As the two gentlemen reached the large gray double doors at the end of the hallway, Principal Browning hit the metal bar and forced one open.
“Well Bob, I can't tell you how much I appreciate your filling in on such short notice. I know the kids enjoyed your talk. “
“It was my pleasure, Tyler,” the old man laughed. “Next time you need to take advantage of an old friend, just give me a call.”
Smiling in the sunshine of a beautiful spring day, the two men shook hands thoughtfully. Then, Robert McRainey began to walk off down the sidewalk.
At the last second he hesitated, turning back to his old friend he posed a question.
“Oh. I almost forgot to ask ...“
”What did you have for breakfast this morning, Shine?”
The question caught Tyler Browning by surprise. The principal paused, and then he grimaced.
“Ugh. Dry wheat toast, egg whites, decaf coffee, and half a grapefruit without sugar. “
“Oh my Goodness!” exclaimed McRainey. “You can finally have any breakfast you want, and that is what you are eating?”

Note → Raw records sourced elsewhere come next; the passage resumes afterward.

**config.mk**
```make
export PLATFORM = sky130hd
export DESIGN_NAME = srd_ctrl
export DESIGN_NICKNAME = d
export VERILOG_FILES = /design/src/rtl/core/shared_memory_race_detector_assert.svh /design/src/rtl/core/srd_pkg.sv /design/src/rtl/core/srd_ctrl.sv
export SDC_FILE = /design/constraint.sdc
export NUM_CORES = 1
export LEC_CHECK = 0
export BUFFER_PORTS_ARGS = -buffer_cell sky130_fd_sc_hd__buf_2
export CAP_MARGIN = 20
export CORE_MARGIN = 1
export CORE_UTILIZATION = 35
export DETAILED_ROUTE_END_ITERATION = 16
export GPL_ROUTABILITY_DRIVEN = 1
export PLACE_DENSITY_LB_ADDON = 0.25
export SYNTH_ARGS = -nofsm -noshare
export SYNTH_HDL_FRONTEND = slang
export SYNTH_SLANG_ARGS = --single-unit
```
**constraint.sdc**
```tcl
create_clock -name clk -period 5 [get_ports clk]
set_clock_uncertainty 0.1 [all_clocks]
set_input_delay 1.25 -clock clk [delete_from_list [all_inputs] [get_ports clk]]
set_output_delay 1.25 -clock clk [all_outputs]
set_load 0.02 [all_outputs]
```
==> config.mk <==
export PLATFORM = sky130hd
export DESIGN_NAME = status_frame_checker_unit
export DESIGN_NICKNAME = d
export VERILOG_FILES = /design/src/design/sfc_pkg.sv /design/src/design/sfc_rx_tracker.sv /design/src/design/status_frame_checker_unit.sv
export SDC_FILE = /design/constraint.sdc
export NUM_CORES = 1
export LEC_CHECK = 0
export BUFFER_PORTS_ARGS = -buffer_cell sky130_fd_sc_hd__buf_2
export CAP_MARGIN = 20
export CORE_UTILIZATION = 52
export CTS_CLUSTER_DIAMETER = 30
export CTS_CLUSTER_SIZE = 24
export DETAILED_ROUTE_END_ITERATION = 7
export HOLD_SLACK_MARGIN = 0.03
export PLACE_DENSITY = 0.75
export RECOVER_POWER = 50
export SETUP_SLACK_MARGIN = 0.1
export SKIP_CTS_REPAIR_TIMING = 1
export SYNTH_ARGS = -nofsm -noshare
export SYNTH_HDL_FRONTEND = slang
export SYNTH_SLANG_ARGS = --single-unit
==> constraint.sdc <==
create_clock -name clk_i -period 2 [get_ports clk_i]
set_input_delay 0.5 -clock clk_i [delete_from_list [all_inputs] [get_ports clk_i]]
set_output_delay 0.5 -clock clk_i [all_outputs]
set_load 0.01 [all_outputs]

Tyler Browning shook his head.
“Laverna believes my cholesterol is too high. I think she wants me to live forever.”
“If you call a breakfast like that living,” joshed his old teammate.
“I tell you what,” McRainey suggested. “It's still early in the day. Why don't we hop down to the Main Street Diner for grits and gravy, bacon and eggs, and some real coffee?”

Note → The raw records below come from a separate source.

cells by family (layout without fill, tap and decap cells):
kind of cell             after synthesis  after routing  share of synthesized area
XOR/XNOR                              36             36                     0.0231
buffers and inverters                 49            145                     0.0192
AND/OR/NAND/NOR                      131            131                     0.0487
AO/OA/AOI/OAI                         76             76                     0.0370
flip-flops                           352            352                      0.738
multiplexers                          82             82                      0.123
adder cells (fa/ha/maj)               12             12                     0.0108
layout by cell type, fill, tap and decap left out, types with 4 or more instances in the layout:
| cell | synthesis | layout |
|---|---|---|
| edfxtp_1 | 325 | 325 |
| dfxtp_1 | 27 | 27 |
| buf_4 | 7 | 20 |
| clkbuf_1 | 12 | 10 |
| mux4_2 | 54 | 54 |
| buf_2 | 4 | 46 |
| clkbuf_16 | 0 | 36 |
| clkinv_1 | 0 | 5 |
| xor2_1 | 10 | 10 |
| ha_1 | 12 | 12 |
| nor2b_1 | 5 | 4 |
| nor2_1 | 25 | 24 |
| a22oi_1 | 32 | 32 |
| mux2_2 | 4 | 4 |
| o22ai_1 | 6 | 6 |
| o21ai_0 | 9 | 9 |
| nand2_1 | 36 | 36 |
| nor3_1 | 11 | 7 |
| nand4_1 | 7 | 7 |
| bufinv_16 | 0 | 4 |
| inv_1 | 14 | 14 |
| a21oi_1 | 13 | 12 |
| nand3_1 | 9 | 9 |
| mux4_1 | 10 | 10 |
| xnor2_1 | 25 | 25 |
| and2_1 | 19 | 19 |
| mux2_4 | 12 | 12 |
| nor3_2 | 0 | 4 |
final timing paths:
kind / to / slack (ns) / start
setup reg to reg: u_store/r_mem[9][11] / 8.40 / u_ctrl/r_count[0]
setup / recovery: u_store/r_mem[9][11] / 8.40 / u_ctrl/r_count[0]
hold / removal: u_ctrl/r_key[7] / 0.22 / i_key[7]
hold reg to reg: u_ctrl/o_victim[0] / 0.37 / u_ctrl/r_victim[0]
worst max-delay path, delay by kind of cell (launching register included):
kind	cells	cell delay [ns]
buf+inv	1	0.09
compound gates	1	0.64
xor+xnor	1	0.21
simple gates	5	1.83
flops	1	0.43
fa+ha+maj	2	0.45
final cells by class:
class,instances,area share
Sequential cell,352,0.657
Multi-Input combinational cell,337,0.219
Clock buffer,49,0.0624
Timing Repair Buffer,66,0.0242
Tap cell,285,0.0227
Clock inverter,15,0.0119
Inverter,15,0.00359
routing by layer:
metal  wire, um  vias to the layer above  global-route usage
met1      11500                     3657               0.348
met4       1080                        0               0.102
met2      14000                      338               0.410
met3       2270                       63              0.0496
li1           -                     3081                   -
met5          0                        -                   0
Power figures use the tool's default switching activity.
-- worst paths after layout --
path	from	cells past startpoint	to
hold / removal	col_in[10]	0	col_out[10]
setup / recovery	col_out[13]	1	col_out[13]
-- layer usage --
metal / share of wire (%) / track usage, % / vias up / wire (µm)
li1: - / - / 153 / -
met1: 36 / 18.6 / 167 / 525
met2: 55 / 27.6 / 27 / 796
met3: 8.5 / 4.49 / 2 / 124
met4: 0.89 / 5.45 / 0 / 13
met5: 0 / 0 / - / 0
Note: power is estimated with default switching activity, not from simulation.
File: config.mk
export PLATFORM = sky130hd
export DESIGN_NAME = mf3_median
export DESIGN_NICKNAME = d
export VERILOG_FILES = /design/src/sv/mf3_pkg.sv /design/src/sv/mf3_median.sv
export SDC_FILE = /design/constraint.sdc
export NUM_CORES = 1
export LEC_CHECK = 0
export BUFFER_PORTS_ARGS = -buffer_cell sky130_fd_sc_hd__buf_2
export CORE_AREA = 5 5 156 158
export DETAILED_ROUTE_END_ITERATION = 8
export DIE_AREA = 0 0 161 163
export PLACE_DENSITY_LB_ADDON = 0.15
export RECOVER_POWER = 25
export SLEW_MARGIN = 10
export SYNTH_ARGS = -nofsm -noshare
export SYNTH_HDL_FRONTEND = slang
export SYNTH_SLANG_ARGS = --single-unit
File: constraint.sdc
create_clock -name clock -period 9.4 [get_ports clock]
set_input_delay 0.94 -clock clock [delete_from_list [all_inputs] [get_ports clock]]
set_output_delay 0.94 -clock clock [all_outputs]
set_load 0.02 [all_outputs]
File: src/sv/mf3_pkg.sv
`default_nettype none

package mf3_pkg;

   // pixel and window geometry
   localparam int PIX_W       = 8;
   localparam int WIN_SIDE    = 3;
   localparam int WIN_CELLS   = 9;
   localparam int MEDIAN_RANK = 4;
   localparam int NET_IDX_W   = $clog2(WIN_CELLS);

   // counters and register fields
   localparam int ROW_W        = 12;
   localparam int IMG_W_W      = 11;
   localparam int IMG_H_W      = 13;
   localparam int HEIGHT_CAP   = 4096;
   localparam int IMG_W_RESET  = 1024;
   localparam int IMG_H_RESET  = 1024;
   localparam int MAX_LINE_DEF = 1024;

   // control register port
   localparam int CSR_IDX_W  = 2;
   localparam int CSR_DATA_W = 16;

   typedef enum logic [CSR_IDX_W-1:0] {
      REG_LINE_LEN   = 2'd0,
      REG_LINE_COUNT = 2'd1
   } csr_reg_type;

   typedef logic [PIX_W-1:0] pix_type;

   // one window column: element 0 is the oldest line, element 2 the current line
   typedef pix_type [WIN_SIDE-1:0] col_type;

   // full window, row-major, index 3*row + column
   typedef pix_type [WIN_CELLS-1:0] win_type;

   // per-item control that travels with the data
   typedef struct packed {
      logic emit;
      logic last;
   } tag_type;

   // median-of-nine exchange network, in dependency order
   localparam int NET_OPS = 19;
   localparam int SPLIT_A = 9;
   localparam int SPLIT_B = 15;

   localparam logic [NET_IDX_W-1:0] NET_LO [NET_OPS] = '{
      4'd1, 4'd4, 4'd7, 4'd0, 4'd3, 4'd6, 4'd1, 4'd4, 4'd7, 4'd0,
      4'd5, 4'd4, 4'd3, 4'd1, 4'd2, 4'd4, 4'd4, 4'd6, 4'd4
   };
   localparam logic [NET_IDX_W-1:0] NET_HI [NET_OPS] = '{
      4'd2, 4'd5, 4'd8, 4'd1, 4'd4, 4'd7, 4'd2, 4'd5, 4'd8, 4'd3,
      4'd8, 4'd7, 4'd6, 4'd4, 4'd5, 4'd7, 4'd2, 4'd4, 4'd2
   };

   // apply exchanges first .. stop-1; the smaller value lands on the NET_LO index
   function automatic win_type compare_exchange(win_type w_in, int first, int stop);
      win_type w;
      pix_type lo_v;
      pix_type hi_v;
      int      i;
      w = w_in;
      for (i = first; i < stop; i++) begin
         lo_v = w[NET_LO[i]];
         hi_v = w[NET_HI[i]];
         if (lo_v > hi_v) begin
            w[NET_LO[i]] = hi_v;
            w[NET_HI[i]] = lo_v;
         end
      end
      return w;
   endfunction

endpackage

`default_nettype wire

File: src/sv/mf3_median.sv
`default_nettype none

module mf3_median (
   input  wire logic             clock,
   input  wire logic             reset,
   input  wire logic             enable,
   input  wire mf3_pkg::win_type win,
   input  wire mf3_pkg::tag_type tag_in,
   output      mf3_pkg::pix_type median,
   output      mf3_pkg::tag_type tag_out
);
   import mf3_pkg::*;

   win_type win_a_ff;
   win_type win_b_ff;
   win_type win_c;
   pix_type median_ff;
   tag_type tag_a_ff;
   tag_type tag_b_ff;
   tag_type tag_c_ff;

   // last group of exchanges feeds the output register
   assign win_c = compare_exchange(win_b_ff, SPLIT_B, NET_OPS);

   // three network stages, frozen together while the output stalls
   always_ff @(posedge clock) begin
      if (enable) begin
         win_a_ff  <= compare_exchange(win, 0, SPLIT_A);
         win_b_ff  <= compare_exchange(win_a_ff, SPLIT_A, SPLIT_B);
         median_ff <= win_c[MEDIAN_RANK];
      end
   end

   // item tags follow the data
   always_ff @(posedge clock) begin
      if (reset) begin
         tag_a_ff <= '0;
         tag_b_ff <= '0;
         tag_c_ff <= '0;
      end else if (enable) begin
         tag_a_ff <= tag_in;
         tag_b_ff <= tag_a_ff;
         tag_c_ff <= tag_b_ff;
      end
   end

   assign median  = median_ff;
   assign tag_out = tag_c_ff;

endmodule

`default_nettype wire
`src/design/plnb_pkg.sv`:
```
// shared types and constants for the periodic lattice neighbor core
package plnb_pkg;

	localparam int MAX_RANK      = 4;
	localparam int SITE_W        = 32;
	localparam int EXT_W         = 9;
	localparam int RANK_W        = 3;
	localparam int AXIS_W        = 2;
	localparam int CFG_IDX_W     = 3;
	// product of all extents fits exactly, no saturation needed
	localparam int PROD_W        = EXT_W * MAX_RANK;
	// cycles for the trailing products to settle after a register write
	localparam int SETTLE_CYCLES = MAX_RANK + 2;
	localparam int SETTLE_W      = $clog2(SETTLE_CYCLES + 1);

	typedef enum logic [CFG_IDX_W-1:0] {
		REG_RANK = 3'd0,
		REG_EXT0 = 3'd1,
		REG_EXT1 = 3'd2,
		REG_EXT2 = 3'd3,
		REG_EXT3 = 3'd4
	} cfg_reg_e;

	typedef logic [PROD_W-1:0] prod_t;

	// derived lattice geometry, prod[k] is the product of extents k .. rank-1
	typedef struct packed {
		logic [RANK_W-1:0]     rank;
		prod_t [MAX_RANK:0]    prod;
		prod_t [MAX_RANK-1:0]  diff;
	} lat_cfg_t;

	// one query word as it moves along the remainder chain
	typedef struct packed {
		logic              valid;
		logic              invalid;
		logic              back;
		logic [AXIS_W-1:0] axis;
		logic [SITE_W-1:0] site;
		logic [SITE_W-1:0] rem;
	} item_t;

	typedef struct packed {
		logic              invalid;
		logic [SITE_W-1:0] neighbor;
	} result_t;

endpackage

```
`src/design/plnb_wrap.sv`:
```
// turns the site's remainder within its axis block into the wrapped neighbor
module plnb_wrap (
	input  plnb_pkg::lat_cfg_t  cfg,
	input  plnb_pkg::item_t     item,
	output plnb_pkg::result_t   result
);

	localparam int CALC_W = plnb_pkg::PROD_W + 1;

	logic [plnb_pkg::RANK_W-1:0] up_axis;
	logic [CALC_W-1:0]           stride;
	logic [CALC_W-1:0]           span;
	logic [CALC_W-1:0]           rem;
	logic [CALC_W-1:0]           site;
	logic                        wrap;
	logic [CALC_W-1:0]           nb;

	always_comb begin
		up_axis = plnb_pkg::RANK_W'(item.axis) + plnb_pkg::RANK_W'(1);
		stride  = CALC_W'(cfg.prod[up_axis]);
		span    = CALC_W'(cfg.diff[item.axis]);
		rem     = CALC_W'(item.rem);
		site    = CALC_W'(item.site);
		// backward wraps at coordinate zero, forward at the last coordinate
		if (item.back) begin
			wrap = (rem < stride);
			nb   = wrap ? (site + span) : (site - stride);
		end else begin
			wrap = (rem >= span);
			nb   = wrap ? (site - span) : (site + stride);
		end
		result.invalid  = item.invalid;
		result.neighbor = item.invalid ? '0 : nb[plnb_pkg::SITE_W-1:0];
	end

endmodule

```
### src/design/plnb_pkg.sv
// shared types and constants for the periodic lattice neighbor core
package plnb_pkg;

	localparam int MAX_RANK      = 4;
	localparam int SITE_W        = 32;
	localparam int EXT_W         = 9;
	localparam int RANK_W        = 3;
	localparam int AXIS_W        = 2;
	localparam int CFG_IDX_W     = 3;
	// product of all extents fits exactly, no saturation needed
	localparam int PROD_W        = EXT_W * MAX_RANK;
	// cycles for the trailing products to settle after a register write
	localparam int SETTLE_CYCLES = MAX_RANK + 2;
	localparam int SETTLE_W      = $clog2(SETTLE_CYCLES + 1);

	typedef enum logic [CFG_IDX_W-1:0] {
		REG_RANK = 3'd0,
		REG_EXT0 = 3'd1,
		REG_EXT1 = 3'd2,
		REG_EXT2 = 3'd3,
		REG_EXT3 = 3'd4
	} cfg_reg_e;

	typedef logic [PROD_W-1:0] prod_t;

	// derived lattice geometry, prod[k] is the product of extents k .. rank-1
	typedef struct packed {
		logic [RANK_W-1:0]     rank;
		prod_t [MAX_RANK:0]    prod;
		prod_t [MAX_RANK-1:0]  diff;
	} lat_cfg_t;

	// one query word as it moves along the remainder chain
	typedef struct packed {
		logic              valid;
		logic              invalid;
		logic              back;
		logic [AXIS_W-1:0] axis;
		logic [SITE_W-1:0] site;
		logic [SITE_W-1:0] rem;
	} item_t;

	typedef struct packed {
		logic              invalid;
		logic [SITE_W-1:0] neighbor;
	} result_t;

endpackage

Tyler Browning hesitated for a minute, but then a smile broke across his face, announcing his decision.
“Why not,” he replied thoughtfully. “What Laverna doesn't know won't hurt her.”
Tyler Browning threw his arm around his oldest friend's shoulder. As the two youngest members of the 1951 Granite Falls Granite Rocks headed off for the parking lot, he spoke one last time.
“Besides,” said the principal, “according to my stomach, it's about time for Hygomia anyway.”
Then, arm in arm, two best friends - a batboy and shoe shiner - walked off into the sunlight of a bright Carolina morning.
*******************************
About the Author:
Matt Musson was born in Austin, TX and grew up in San Antonio. He earned two degrees at the University of Texas and moved east to work for Ross Perot as a Systems Analyst. He has developed systems for Planters Peanuts, LifeSavers Candies, Sara Lee, and Bank of America.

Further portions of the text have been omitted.